Saved entries:

──────────

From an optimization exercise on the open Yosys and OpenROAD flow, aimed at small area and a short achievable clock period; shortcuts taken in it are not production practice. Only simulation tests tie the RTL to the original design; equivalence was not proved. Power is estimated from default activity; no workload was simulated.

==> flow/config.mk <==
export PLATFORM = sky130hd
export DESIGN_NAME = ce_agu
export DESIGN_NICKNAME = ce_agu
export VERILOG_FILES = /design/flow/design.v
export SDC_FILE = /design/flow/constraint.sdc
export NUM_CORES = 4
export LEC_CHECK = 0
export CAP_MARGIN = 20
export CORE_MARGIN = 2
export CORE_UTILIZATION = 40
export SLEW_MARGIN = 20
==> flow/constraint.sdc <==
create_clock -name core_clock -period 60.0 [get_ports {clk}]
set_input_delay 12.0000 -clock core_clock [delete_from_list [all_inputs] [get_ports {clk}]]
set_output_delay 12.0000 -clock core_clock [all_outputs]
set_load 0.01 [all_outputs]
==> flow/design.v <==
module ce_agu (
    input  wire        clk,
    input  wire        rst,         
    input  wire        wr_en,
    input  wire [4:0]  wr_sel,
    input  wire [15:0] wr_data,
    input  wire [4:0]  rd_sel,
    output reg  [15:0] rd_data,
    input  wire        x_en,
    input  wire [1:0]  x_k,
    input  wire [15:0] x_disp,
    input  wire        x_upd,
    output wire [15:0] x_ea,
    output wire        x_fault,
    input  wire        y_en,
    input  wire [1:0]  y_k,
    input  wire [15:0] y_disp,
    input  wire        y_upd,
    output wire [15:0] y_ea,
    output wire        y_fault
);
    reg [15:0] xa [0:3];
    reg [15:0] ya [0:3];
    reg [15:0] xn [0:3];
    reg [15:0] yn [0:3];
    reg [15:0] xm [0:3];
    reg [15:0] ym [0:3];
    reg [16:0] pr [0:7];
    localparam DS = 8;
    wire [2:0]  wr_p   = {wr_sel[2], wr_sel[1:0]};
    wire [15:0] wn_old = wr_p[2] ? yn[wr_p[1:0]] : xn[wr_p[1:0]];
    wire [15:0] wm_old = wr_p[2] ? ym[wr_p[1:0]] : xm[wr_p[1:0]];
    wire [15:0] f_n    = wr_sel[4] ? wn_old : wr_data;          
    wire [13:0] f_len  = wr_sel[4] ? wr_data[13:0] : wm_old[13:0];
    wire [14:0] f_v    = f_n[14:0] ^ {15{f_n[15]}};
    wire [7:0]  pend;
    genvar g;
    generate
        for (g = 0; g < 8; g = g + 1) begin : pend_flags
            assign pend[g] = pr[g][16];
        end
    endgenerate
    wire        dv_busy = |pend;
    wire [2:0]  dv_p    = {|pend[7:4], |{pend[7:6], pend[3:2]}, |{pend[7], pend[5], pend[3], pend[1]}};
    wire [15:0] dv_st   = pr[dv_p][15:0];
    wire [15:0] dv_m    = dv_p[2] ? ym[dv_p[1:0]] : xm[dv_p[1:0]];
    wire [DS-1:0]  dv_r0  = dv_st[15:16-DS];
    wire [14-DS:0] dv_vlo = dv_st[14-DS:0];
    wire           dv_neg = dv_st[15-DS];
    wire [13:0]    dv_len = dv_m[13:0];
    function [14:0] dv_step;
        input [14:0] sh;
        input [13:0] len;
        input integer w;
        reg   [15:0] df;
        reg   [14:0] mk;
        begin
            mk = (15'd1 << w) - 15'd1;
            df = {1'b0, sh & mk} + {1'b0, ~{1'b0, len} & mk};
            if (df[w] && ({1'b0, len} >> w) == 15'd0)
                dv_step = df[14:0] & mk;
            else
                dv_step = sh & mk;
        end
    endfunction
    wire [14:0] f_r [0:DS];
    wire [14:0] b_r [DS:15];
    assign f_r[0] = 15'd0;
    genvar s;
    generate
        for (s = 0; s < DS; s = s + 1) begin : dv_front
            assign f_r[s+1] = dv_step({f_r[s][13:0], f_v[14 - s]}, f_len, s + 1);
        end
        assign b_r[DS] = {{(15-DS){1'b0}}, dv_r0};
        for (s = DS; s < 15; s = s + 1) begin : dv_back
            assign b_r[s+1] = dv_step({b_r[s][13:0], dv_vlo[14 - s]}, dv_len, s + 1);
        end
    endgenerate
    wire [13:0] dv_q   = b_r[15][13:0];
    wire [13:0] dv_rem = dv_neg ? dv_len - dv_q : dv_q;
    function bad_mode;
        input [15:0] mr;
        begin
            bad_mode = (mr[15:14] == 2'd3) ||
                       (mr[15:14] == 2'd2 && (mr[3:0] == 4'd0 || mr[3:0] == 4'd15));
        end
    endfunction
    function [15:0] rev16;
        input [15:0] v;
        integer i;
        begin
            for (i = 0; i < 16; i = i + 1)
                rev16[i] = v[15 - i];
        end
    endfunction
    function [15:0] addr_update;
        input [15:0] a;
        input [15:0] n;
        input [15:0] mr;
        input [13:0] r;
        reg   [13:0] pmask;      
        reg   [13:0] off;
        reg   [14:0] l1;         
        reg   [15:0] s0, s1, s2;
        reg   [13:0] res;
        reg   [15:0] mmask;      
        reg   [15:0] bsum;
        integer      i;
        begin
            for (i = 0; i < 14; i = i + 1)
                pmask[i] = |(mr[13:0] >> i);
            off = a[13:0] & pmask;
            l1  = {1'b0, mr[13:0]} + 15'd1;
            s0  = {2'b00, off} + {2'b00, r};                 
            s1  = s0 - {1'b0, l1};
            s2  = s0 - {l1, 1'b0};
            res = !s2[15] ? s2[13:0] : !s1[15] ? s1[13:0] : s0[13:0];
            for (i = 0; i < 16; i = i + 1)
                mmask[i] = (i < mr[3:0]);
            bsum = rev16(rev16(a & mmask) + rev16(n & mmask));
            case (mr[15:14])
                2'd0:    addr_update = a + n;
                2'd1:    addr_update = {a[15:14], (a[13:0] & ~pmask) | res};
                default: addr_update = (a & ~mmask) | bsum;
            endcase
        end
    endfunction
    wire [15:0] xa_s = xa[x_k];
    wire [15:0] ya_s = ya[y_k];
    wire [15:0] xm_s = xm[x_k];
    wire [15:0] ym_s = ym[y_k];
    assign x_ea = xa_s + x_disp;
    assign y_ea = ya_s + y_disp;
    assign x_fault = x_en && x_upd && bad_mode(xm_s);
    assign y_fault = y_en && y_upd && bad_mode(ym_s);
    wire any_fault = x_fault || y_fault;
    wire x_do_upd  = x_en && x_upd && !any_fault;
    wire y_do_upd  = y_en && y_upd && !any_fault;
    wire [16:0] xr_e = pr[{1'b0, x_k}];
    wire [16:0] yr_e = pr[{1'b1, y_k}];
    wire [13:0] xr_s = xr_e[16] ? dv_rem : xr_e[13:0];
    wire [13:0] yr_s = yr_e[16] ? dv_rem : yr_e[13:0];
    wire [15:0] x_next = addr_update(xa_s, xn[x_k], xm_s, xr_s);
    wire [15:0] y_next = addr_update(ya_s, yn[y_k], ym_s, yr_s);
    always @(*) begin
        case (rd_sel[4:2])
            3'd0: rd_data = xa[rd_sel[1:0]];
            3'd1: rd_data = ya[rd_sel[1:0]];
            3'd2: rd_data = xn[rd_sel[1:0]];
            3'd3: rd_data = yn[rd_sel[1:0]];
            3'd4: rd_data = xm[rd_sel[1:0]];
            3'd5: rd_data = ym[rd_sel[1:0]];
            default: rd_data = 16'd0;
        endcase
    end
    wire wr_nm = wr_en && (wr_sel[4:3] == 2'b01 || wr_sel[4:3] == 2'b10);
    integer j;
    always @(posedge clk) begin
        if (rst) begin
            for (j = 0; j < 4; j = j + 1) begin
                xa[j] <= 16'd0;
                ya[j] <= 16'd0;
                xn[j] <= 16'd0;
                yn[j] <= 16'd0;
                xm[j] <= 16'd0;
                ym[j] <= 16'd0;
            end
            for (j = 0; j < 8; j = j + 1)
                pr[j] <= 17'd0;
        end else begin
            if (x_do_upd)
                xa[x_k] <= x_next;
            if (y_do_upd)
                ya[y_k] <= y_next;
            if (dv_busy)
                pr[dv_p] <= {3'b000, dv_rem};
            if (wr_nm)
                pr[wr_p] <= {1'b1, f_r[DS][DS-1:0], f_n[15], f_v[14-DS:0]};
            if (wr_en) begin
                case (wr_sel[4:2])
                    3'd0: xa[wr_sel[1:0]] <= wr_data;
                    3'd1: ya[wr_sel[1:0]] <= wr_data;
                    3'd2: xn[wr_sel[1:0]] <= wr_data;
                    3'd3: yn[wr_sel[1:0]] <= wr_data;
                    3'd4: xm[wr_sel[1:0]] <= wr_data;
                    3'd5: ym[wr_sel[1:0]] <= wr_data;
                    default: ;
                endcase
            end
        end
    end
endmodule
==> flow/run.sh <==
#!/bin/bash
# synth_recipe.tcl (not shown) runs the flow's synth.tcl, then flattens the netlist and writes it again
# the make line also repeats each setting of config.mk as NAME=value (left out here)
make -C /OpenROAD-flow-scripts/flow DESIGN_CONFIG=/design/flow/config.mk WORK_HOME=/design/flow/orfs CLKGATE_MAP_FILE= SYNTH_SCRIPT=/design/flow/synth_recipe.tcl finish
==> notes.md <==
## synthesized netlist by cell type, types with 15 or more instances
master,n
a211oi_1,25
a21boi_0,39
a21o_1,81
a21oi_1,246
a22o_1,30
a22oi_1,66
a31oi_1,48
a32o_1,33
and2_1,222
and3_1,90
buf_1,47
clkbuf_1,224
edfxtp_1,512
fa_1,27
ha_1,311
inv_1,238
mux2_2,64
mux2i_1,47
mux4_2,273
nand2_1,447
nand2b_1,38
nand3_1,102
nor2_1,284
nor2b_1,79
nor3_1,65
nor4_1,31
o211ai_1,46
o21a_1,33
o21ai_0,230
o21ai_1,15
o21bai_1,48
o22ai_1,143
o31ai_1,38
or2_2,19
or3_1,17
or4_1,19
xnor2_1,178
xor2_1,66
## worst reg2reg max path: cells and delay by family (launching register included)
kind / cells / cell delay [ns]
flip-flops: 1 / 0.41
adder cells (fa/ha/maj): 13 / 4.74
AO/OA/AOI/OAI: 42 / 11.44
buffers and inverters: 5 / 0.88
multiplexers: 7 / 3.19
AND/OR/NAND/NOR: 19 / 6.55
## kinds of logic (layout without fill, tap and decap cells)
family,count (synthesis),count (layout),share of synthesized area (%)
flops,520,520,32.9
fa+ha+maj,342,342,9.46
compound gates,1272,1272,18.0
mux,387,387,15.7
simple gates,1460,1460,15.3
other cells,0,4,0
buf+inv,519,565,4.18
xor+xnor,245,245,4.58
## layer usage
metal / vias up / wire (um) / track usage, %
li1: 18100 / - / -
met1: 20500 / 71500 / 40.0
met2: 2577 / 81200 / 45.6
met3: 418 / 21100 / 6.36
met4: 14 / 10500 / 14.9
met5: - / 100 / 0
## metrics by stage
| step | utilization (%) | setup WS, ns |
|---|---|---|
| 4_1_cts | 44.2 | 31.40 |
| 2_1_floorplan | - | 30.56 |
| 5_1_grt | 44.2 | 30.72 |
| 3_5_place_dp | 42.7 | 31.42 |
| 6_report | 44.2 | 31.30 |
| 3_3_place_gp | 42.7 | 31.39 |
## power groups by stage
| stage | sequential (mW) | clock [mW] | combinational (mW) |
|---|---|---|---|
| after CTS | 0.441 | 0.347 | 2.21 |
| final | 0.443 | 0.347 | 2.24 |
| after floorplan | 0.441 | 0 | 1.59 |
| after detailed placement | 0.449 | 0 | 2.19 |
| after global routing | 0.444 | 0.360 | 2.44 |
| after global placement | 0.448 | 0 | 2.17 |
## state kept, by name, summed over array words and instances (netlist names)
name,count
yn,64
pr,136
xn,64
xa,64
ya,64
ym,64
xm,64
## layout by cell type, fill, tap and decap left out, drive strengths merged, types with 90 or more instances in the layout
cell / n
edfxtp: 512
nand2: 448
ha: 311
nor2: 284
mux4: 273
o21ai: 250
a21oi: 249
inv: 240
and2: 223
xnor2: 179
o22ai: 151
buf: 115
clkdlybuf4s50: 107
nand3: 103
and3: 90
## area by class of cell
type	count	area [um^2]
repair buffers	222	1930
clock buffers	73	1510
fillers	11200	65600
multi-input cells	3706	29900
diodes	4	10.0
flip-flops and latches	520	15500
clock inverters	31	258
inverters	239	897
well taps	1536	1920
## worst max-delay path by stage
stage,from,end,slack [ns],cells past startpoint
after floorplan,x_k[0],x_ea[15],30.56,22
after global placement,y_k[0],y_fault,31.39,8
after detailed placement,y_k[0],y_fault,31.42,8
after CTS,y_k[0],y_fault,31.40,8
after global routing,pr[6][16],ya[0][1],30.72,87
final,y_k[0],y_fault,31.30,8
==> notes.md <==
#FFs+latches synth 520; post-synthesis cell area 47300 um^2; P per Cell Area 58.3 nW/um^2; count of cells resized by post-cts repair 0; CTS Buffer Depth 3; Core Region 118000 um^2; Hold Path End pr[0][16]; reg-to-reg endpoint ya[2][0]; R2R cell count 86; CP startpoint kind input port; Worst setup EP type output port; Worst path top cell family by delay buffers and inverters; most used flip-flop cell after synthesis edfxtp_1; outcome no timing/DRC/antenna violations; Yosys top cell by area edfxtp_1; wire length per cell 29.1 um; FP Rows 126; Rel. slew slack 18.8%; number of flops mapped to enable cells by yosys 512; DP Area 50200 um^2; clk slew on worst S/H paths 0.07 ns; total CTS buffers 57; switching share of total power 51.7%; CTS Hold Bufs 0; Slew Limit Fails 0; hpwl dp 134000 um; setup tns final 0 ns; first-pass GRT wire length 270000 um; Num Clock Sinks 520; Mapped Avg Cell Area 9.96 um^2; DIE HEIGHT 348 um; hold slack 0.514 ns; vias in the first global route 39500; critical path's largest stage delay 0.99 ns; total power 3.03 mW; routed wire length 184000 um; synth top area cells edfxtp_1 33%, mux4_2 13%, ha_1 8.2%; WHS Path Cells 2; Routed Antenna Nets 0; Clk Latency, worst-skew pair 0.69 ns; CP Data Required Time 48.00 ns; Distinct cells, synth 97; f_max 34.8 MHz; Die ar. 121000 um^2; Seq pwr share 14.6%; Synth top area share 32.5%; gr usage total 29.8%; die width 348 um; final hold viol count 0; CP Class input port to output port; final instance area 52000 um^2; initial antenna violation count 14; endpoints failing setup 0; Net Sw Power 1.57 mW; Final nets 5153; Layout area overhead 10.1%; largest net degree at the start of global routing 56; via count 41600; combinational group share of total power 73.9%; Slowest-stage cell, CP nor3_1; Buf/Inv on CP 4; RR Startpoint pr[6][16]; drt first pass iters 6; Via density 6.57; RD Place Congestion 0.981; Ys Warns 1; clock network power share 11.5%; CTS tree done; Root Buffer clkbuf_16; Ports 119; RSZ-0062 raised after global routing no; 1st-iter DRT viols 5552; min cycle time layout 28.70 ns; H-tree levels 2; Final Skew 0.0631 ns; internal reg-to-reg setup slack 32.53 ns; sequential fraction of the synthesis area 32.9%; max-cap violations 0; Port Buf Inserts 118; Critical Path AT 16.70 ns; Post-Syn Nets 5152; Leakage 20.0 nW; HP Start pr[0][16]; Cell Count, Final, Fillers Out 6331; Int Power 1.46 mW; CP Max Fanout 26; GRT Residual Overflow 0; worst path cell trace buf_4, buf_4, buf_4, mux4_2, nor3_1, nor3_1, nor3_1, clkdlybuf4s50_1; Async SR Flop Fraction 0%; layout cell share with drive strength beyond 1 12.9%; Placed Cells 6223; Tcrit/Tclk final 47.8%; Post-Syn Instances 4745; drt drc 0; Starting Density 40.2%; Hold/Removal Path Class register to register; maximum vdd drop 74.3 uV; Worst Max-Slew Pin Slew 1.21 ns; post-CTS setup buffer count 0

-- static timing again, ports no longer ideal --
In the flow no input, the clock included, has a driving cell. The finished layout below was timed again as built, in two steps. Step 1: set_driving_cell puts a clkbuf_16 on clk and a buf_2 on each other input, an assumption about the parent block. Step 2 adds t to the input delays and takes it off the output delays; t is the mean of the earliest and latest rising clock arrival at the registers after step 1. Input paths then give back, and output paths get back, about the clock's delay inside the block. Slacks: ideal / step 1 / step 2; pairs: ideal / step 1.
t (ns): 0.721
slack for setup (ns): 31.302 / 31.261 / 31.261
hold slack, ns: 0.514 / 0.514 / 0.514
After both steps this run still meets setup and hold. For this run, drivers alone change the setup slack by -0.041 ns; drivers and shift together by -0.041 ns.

──────────

_WORK TASK_. Your reply should consist of one number: how many lines above contain the word "pmask".

_TASK OUTPUT_. 4